* YOUR ASSIGNMENT *
Among the entries below, find the line with "export CTS_CLUSTER_SIZE = 22", then quote it and each following line up to and including the line with "export IMPL_final_max_slew_viol_count=0", and nothing else.

________________________________________

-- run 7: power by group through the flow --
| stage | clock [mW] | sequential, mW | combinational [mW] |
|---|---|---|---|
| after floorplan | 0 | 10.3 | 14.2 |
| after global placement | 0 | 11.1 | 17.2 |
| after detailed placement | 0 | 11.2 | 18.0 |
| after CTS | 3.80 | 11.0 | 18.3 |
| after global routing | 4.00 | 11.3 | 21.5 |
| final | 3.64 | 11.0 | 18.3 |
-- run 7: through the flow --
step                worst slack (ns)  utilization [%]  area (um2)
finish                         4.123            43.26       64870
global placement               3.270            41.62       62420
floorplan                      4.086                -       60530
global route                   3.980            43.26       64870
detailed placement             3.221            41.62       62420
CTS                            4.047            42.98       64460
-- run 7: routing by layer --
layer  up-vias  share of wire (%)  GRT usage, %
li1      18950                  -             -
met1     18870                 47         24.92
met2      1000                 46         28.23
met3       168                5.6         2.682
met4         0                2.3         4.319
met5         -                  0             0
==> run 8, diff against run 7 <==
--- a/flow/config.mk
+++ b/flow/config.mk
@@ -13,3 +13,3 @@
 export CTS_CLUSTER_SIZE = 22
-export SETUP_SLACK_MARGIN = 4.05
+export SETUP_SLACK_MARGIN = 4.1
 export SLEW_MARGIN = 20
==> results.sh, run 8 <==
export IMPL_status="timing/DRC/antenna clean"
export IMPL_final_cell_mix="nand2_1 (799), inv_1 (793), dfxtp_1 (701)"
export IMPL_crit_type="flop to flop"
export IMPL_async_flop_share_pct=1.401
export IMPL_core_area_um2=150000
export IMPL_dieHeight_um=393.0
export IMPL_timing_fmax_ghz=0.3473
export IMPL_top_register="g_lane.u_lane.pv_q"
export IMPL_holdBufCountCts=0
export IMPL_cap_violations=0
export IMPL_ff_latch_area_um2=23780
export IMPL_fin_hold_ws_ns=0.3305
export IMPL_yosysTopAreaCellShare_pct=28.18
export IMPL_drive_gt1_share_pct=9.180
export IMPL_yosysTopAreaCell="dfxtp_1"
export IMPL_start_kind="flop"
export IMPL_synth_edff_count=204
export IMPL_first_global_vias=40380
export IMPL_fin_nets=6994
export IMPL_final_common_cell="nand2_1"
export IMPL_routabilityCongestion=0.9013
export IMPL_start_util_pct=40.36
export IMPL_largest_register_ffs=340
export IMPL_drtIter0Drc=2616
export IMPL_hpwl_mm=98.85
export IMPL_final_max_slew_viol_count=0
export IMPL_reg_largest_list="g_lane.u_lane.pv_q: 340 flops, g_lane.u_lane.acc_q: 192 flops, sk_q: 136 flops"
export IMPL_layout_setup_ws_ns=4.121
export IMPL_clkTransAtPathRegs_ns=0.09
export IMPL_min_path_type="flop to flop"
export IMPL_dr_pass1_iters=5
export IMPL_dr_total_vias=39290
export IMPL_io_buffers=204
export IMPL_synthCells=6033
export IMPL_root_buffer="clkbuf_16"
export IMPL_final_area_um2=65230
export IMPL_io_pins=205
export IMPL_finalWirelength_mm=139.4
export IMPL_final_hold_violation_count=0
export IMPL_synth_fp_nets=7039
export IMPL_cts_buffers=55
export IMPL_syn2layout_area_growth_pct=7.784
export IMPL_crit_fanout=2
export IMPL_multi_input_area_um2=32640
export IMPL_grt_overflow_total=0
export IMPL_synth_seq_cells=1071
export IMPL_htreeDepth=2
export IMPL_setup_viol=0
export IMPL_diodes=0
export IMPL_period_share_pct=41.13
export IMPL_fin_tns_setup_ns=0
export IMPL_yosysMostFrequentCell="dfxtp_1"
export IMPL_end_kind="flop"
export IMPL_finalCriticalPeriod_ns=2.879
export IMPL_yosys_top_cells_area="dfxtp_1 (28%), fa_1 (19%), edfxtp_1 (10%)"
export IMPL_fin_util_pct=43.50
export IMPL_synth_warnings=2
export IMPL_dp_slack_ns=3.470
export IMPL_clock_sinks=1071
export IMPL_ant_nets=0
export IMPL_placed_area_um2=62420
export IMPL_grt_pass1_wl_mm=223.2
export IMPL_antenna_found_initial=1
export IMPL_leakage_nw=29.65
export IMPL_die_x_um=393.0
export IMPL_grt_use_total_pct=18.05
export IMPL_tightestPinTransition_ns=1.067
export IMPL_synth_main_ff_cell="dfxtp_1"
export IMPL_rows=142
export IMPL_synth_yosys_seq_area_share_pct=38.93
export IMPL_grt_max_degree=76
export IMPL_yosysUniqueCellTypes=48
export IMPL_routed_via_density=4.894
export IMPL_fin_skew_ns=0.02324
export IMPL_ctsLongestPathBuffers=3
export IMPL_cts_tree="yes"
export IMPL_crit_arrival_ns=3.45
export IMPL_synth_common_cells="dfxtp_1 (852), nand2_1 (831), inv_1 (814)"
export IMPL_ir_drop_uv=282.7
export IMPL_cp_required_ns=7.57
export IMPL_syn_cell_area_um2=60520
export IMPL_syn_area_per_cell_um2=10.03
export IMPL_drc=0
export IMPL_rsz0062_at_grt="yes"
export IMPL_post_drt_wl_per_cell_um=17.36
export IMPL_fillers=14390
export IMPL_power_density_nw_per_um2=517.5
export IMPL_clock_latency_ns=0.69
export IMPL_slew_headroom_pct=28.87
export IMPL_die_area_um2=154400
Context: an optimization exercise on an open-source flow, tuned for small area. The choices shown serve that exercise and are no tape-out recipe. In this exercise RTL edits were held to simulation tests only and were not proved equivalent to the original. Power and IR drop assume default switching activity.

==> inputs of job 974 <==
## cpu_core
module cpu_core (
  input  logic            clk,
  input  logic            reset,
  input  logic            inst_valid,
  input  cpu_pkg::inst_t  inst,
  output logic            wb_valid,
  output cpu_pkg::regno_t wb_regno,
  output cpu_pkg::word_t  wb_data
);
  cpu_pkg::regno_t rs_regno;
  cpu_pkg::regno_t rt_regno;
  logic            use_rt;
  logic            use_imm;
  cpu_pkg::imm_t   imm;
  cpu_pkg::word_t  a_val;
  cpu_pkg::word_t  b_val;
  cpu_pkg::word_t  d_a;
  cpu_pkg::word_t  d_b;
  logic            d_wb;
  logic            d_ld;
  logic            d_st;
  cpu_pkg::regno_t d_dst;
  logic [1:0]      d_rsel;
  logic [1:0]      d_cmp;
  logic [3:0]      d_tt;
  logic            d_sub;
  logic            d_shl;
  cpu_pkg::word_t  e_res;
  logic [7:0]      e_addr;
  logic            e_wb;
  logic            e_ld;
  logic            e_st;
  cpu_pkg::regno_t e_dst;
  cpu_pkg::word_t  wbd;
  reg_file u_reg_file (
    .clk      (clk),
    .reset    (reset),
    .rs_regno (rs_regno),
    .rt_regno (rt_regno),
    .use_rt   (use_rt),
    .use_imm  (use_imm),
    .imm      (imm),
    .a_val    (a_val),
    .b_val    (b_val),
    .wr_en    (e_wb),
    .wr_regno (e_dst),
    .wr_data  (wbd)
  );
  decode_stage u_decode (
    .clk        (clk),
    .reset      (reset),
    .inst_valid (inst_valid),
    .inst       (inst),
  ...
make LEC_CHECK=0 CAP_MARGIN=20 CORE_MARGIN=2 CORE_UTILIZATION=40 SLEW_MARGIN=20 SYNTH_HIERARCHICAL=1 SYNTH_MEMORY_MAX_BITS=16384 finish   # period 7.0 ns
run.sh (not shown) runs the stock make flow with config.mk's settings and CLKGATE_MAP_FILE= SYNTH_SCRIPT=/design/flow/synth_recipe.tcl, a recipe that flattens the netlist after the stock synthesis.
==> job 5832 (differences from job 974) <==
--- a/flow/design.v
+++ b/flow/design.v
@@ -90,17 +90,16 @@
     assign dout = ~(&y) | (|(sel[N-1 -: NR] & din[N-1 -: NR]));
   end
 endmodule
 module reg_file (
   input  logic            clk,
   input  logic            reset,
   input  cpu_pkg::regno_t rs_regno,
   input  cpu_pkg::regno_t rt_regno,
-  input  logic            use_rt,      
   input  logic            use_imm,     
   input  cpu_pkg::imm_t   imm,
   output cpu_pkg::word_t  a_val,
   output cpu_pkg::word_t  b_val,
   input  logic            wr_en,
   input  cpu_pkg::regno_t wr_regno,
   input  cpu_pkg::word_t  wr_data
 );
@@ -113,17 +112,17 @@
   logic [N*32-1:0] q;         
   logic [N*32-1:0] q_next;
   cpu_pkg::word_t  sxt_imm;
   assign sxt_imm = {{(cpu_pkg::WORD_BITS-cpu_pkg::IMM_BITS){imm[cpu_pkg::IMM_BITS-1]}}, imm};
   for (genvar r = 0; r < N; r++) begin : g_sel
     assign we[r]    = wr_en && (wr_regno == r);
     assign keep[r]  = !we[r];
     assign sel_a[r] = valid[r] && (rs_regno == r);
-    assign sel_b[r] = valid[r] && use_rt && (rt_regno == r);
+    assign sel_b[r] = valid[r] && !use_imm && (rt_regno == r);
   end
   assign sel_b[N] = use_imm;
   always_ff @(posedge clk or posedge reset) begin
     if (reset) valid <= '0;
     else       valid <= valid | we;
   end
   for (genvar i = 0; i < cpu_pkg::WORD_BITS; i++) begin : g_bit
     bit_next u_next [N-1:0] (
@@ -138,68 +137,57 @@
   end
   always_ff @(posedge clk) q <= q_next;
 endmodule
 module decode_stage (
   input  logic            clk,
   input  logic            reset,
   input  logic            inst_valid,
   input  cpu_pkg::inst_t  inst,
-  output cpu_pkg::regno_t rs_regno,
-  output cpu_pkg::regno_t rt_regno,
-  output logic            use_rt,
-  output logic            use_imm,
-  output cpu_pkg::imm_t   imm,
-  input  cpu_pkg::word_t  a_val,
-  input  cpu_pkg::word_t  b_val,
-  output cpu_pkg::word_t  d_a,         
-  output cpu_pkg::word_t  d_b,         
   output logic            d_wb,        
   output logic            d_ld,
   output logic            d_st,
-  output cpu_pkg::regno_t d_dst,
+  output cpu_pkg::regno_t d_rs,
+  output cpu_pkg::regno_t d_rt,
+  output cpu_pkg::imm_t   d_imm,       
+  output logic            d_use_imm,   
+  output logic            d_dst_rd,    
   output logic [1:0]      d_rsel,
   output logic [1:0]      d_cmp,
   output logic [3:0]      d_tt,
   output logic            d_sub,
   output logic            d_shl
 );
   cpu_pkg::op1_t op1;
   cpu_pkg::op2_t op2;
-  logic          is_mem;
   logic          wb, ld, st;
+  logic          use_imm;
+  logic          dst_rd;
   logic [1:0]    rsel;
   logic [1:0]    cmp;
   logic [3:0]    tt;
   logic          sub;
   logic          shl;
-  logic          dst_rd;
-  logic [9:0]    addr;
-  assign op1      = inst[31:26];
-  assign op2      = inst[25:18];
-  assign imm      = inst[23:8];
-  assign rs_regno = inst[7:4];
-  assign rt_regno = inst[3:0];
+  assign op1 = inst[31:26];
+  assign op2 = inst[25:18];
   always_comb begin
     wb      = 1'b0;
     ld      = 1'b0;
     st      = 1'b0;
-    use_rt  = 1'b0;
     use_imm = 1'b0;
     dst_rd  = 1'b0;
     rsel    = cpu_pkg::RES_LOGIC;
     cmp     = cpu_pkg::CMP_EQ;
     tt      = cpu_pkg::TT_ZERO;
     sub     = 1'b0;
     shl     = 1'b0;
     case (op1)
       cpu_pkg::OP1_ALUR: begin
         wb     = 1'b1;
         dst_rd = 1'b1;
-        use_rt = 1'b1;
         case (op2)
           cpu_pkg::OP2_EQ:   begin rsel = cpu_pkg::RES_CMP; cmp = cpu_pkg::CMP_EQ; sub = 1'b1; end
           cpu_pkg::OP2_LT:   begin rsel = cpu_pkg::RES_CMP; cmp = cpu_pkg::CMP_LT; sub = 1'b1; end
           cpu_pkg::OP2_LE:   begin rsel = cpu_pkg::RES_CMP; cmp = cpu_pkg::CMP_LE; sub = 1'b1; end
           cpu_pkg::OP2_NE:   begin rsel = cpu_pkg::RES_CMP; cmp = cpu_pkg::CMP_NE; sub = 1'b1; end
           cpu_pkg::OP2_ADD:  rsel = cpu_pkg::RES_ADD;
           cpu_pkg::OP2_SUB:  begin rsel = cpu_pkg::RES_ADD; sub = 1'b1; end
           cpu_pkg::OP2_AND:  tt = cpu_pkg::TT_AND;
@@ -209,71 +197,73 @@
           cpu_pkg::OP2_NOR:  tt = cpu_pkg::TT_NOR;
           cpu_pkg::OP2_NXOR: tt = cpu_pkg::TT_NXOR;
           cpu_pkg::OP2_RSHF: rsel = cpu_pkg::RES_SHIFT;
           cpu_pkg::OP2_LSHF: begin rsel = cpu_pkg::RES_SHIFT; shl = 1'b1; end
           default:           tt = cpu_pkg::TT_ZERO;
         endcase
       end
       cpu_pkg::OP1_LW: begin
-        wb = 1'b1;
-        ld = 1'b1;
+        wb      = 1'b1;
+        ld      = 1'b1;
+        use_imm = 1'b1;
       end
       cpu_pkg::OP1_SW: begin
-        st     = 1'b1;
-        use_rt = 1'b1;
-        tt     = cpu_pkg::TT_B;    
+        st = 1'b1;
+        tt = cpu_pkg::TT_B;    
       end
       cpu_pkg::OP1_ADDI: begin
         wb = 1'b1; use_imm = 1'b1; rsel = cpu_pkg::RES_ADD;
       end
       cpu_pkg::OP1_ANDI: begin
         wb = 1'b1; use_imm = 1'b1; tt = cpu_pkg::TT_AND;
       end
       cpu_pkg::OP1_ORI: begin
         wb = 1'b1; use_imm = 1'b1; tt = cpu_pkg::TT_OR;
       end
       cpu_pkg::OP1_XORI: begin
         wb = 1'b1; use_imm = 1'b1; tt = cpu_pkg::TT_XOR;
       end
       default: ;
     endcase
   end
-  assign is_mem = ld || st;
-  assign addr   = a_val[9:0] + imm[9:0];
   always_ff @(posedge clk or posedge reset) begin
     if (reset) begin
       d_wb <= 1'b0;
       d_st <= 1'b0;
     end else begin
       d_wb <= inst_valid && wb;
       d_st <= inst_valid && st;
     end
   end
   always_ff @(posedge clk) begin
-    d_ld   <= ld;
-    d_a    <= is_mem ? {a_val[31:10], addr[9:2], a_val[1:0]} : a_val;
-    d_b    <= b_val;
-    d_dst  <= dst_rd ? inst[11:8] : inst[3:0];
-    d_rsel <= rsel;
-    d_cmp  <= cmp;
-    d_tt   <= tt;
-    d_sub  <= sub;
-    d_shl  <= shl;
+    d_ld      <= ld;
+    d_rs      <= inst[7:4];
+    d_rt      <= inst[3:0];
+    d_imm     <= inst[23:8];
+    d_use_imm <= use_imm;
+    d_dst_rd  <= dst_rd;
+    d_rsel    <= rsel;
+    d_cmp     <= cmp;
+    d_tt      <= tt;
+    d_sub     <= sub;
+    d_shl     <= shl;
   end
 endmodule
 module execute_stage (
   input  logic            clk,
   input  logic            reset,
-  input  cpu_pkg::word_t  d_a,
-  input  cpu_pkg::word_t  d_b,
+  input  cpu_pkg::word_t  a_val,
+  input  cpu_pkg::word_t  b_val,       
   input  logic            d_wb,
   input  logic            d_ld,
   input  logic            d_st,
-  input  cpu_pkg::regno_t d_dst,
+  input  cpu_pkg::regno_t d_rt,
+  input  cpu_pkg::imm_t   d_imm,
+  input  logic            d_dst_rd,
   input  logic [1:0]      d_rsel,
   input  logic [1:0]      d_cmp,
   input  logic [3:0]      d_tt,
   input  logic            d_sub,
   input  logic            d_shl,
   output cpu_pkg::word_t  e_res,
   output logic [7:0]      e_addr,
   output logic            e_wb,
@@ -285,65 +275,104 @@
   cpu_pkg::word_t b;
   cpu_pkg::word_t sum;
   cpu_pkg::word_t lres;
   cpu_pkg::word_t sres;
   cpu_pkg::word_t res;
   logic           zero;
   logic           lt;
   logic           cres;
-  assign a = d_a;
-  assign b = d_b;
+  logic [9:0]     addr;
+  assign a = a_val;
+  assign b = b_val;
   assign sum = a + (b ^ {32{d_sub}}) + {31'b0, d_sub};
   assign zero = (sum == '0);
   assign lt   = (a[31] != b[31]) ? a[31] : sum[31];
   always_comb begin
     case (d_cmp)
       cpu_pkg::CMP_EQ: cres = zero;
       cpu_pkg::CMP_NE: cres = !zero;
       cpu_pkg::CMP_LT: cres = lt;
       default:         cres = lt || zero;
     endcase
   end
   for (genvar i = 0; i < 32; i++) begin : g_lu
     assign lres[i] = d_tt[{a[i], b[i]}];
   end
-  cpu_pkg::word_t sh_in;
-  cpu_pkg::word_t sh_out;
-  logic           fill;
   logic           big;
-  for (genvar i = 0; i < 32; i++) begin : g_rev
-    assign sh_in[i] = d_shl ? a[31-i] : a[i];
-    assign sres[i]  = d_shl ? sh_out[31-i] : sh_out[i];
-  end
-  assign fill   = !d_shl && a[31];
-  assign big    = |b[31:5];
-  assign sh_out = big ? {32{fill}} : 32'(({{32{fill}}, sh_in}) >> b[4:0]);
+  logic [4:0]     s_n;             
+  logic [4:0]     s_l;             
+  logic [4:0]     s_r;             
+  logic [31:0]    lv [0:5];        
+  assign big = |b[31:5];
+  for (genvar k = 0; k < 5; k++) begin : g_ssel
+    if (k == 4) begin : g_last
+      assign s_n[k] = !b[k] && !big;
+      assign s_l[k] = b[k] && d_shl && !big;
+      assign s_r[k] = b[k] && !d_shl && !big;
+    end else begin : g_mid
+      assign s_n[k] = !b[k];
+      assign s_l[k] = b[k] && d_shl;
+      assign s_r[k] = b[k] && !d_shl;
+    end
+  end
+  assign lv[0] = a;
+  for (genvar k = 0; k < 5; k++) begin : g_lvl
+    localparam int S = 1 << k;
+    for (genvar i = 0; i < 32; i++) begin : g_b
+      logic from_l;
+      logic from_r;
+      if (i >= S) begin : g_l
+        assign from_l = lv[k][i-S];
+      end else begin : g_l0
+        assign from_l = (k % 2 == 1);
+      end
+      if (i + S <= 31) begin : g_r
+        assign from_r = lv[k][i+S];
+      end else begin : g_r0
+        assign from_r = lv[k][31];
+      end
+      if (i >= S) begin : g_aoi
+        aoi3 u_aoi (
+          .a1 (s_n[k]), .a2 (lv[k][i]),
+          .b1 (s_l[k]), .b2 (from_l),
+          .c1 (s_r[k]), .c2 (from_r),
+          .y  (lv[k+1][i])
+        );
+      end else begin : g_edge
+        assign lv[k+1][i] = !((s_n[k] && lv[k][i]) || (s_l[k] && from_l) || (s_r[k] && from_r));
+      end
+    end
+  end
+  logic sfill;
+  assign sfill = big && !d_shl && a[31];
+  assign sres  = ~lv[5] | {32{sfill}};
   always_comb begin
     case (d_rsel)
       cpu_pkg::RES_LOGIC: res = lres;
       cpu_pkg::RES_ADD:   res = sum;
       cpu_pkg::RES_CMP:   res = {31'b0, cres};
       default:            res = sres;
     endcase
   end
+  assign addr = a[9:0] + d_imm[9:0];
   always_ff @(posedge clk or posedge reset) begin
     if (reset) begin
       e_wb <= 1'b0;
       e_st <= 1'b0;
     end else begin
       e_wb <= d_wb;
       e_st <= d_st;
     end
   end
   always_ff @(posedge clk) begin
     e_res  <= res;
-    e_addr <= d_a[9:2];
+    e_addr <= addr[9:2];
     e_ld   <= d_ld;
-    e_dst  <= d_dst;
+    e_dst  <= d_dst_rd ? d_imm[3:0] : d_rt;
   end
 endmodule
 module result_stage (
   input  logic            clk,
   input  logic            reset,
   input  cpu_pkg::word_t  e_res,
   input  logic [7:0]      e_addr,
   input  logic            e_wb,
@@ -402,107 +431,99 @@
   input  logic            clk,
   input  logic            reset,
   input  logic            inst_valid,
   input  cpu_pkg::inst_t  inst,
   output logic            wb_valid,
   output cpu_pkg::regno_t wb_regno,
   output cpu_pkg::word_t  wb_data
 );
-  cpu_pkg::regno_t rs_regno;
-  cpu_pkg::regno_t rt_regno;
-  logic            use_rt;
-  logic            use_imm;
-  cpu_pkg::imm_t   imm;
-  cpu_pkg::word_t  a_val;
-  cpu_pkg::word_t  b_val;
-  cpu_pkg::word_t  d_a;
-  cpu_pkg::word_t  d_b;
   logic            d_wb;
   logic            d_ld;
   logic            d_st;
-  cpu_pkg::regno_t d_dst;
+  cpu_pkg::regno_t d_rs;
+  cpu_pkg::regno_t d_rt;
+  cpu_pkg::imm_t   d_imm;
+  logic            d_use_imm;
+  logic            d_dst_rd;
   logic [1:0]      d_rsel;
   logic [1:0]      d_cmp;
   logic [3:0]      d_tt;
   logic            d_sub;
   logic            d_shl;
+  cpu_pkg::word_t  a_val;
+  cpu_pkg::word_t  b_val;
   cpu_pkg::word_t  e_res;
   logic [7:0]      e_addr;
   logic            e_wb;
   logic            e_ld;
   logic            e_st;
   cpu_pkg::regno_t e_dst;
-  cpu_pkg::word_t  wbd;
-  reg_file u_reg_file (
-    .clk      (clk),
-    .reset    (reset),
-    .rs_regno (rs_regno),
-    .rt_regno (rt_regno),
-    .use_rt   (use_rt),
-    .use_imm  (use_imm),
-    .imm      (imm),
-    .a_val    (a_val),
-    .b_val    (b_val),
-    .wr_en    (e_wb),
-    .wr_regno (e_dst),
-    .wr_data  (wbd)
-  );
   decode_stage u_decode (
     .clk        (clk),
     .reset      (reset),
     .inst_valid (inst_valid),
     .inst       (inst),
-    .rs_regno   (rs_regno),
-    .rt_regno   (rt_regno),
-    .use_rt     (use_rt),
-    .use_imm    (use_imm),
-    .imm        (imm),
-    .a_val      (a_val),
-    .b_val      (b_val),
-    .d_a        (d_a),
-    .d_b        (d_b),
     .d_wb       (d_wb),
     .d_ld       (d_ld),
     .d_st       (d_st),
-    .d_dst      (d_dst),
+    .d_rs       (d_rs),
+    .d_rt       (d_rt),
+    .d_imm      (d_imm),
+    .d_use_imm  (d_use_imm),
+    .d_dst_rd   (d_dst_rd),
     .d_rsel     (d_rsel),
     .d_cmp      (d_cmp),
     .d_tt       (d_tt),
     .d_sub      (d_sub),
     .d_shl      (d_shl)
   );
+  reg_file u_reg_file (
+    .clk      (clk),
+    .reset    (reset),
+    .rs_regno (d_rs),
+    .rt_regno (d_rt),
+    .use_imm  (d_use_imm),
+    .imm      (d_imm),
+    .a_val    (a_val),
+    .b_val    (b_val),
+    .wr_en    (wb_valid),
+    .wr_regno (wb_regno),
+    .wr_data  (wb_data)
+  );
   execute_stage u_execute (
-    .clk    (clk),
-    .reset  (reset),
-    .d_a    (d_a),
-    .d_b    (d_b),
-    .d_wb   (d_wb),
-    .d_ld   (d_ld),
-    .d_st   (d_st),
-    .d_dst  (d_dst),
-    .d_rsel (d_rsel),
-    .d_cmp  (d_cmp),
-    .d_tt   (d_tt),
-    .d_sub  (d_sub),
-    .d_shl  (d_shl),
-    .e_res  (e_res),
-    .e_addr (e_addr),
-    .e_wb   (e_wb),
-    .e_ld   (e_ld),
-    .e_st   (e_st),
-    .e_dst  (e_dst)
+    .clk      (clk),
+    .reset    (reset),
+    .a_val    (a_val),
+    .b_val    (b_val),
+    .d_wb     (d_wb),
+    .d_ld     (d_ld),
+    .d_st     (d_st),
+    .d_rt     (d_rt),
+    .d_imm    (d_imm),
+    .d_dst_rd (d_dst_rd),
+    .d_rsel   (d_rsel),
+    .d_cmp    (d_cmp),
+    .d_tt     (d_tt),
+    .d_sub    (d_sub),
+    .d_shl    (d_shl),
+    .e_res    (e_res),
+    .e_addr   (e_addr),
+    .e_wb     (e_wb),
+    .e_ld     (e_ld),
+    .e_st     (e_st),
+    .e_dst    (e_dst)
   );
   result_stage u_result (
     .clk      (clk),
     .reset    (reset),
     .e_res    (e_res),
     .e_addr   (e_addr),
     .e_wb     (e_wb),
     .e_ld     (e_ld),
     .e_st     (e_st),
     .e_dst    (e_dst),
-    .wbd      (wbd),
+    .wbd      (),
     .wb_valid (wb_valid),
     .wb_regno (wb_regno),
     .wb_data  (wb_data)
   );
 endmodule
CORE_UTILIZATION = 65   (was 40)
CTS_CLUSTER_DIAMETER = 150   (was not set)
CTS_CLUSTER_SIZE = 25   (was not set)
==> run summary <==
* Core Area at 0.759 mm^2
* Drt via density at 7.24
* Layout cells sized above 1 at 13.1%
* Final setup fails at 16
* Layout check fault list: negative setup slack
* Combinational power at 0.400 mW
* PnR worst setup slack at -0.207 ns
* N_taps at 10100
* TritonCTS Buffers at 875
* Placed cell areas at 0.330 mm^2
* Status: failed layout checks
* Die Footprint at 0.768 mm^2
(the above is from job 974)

________________________________________

* RESPONSE AREA *
 export CTS_CLUSTER_SIZE = 22
-export SETUP_SLACK_MARGIN = 4.05
+export SETUP_SLACK_MARGIN = 4.1
 export SLEW_MARGIN = 20
==> results.sh, run 8 <==
export IMPL_status="timing/DRC/antenna clean"
export IMPL_final_cell_mix="nand2_1 (799), inv_1 (793), dfxtp_1 (701)"
export IMPL_crit_type="flop to flop"
export IMPL_async_flop_share_pct=1.401
export IMPL_core_area_um2=150000
export IMPL_dieHeight_um=393.0
export IMPL_timing_fmax_ghz=0.3473
export IMPL_top_register="g_lane.u_lane.pv_q"
export IMPL_holdBufCountCts=0
export IMPL_cap_violations=0
export IMPL_ff_latch_area_um2=23780
export IMPL_fin_hold_ws_ns=0.3305
export IMPL_yosysTopAreaCellShare_pct=28.18
export IMPL_drive_gt1_share_pct=9.180
export IMPL_yosysTopAreaCell="dfxtp_1"
export IMPL_start_kind="flop"
export IMPL_synth_edff_count=204
export IMPL_first_global_vias=40380
export IMPL_fin_nets=6994
export IMPL_final_common_cell="nand2_1"
export IMPL_routabilityCongestion=0.9013
export IMPL_start_util_pct=40.36
export IMPL_largest_register_ffs=340
export IMPL_drtIter0Drc=2616
export IMPL_hpwl_mm=98.85
export IMPL_final_max_slew_viol_count=0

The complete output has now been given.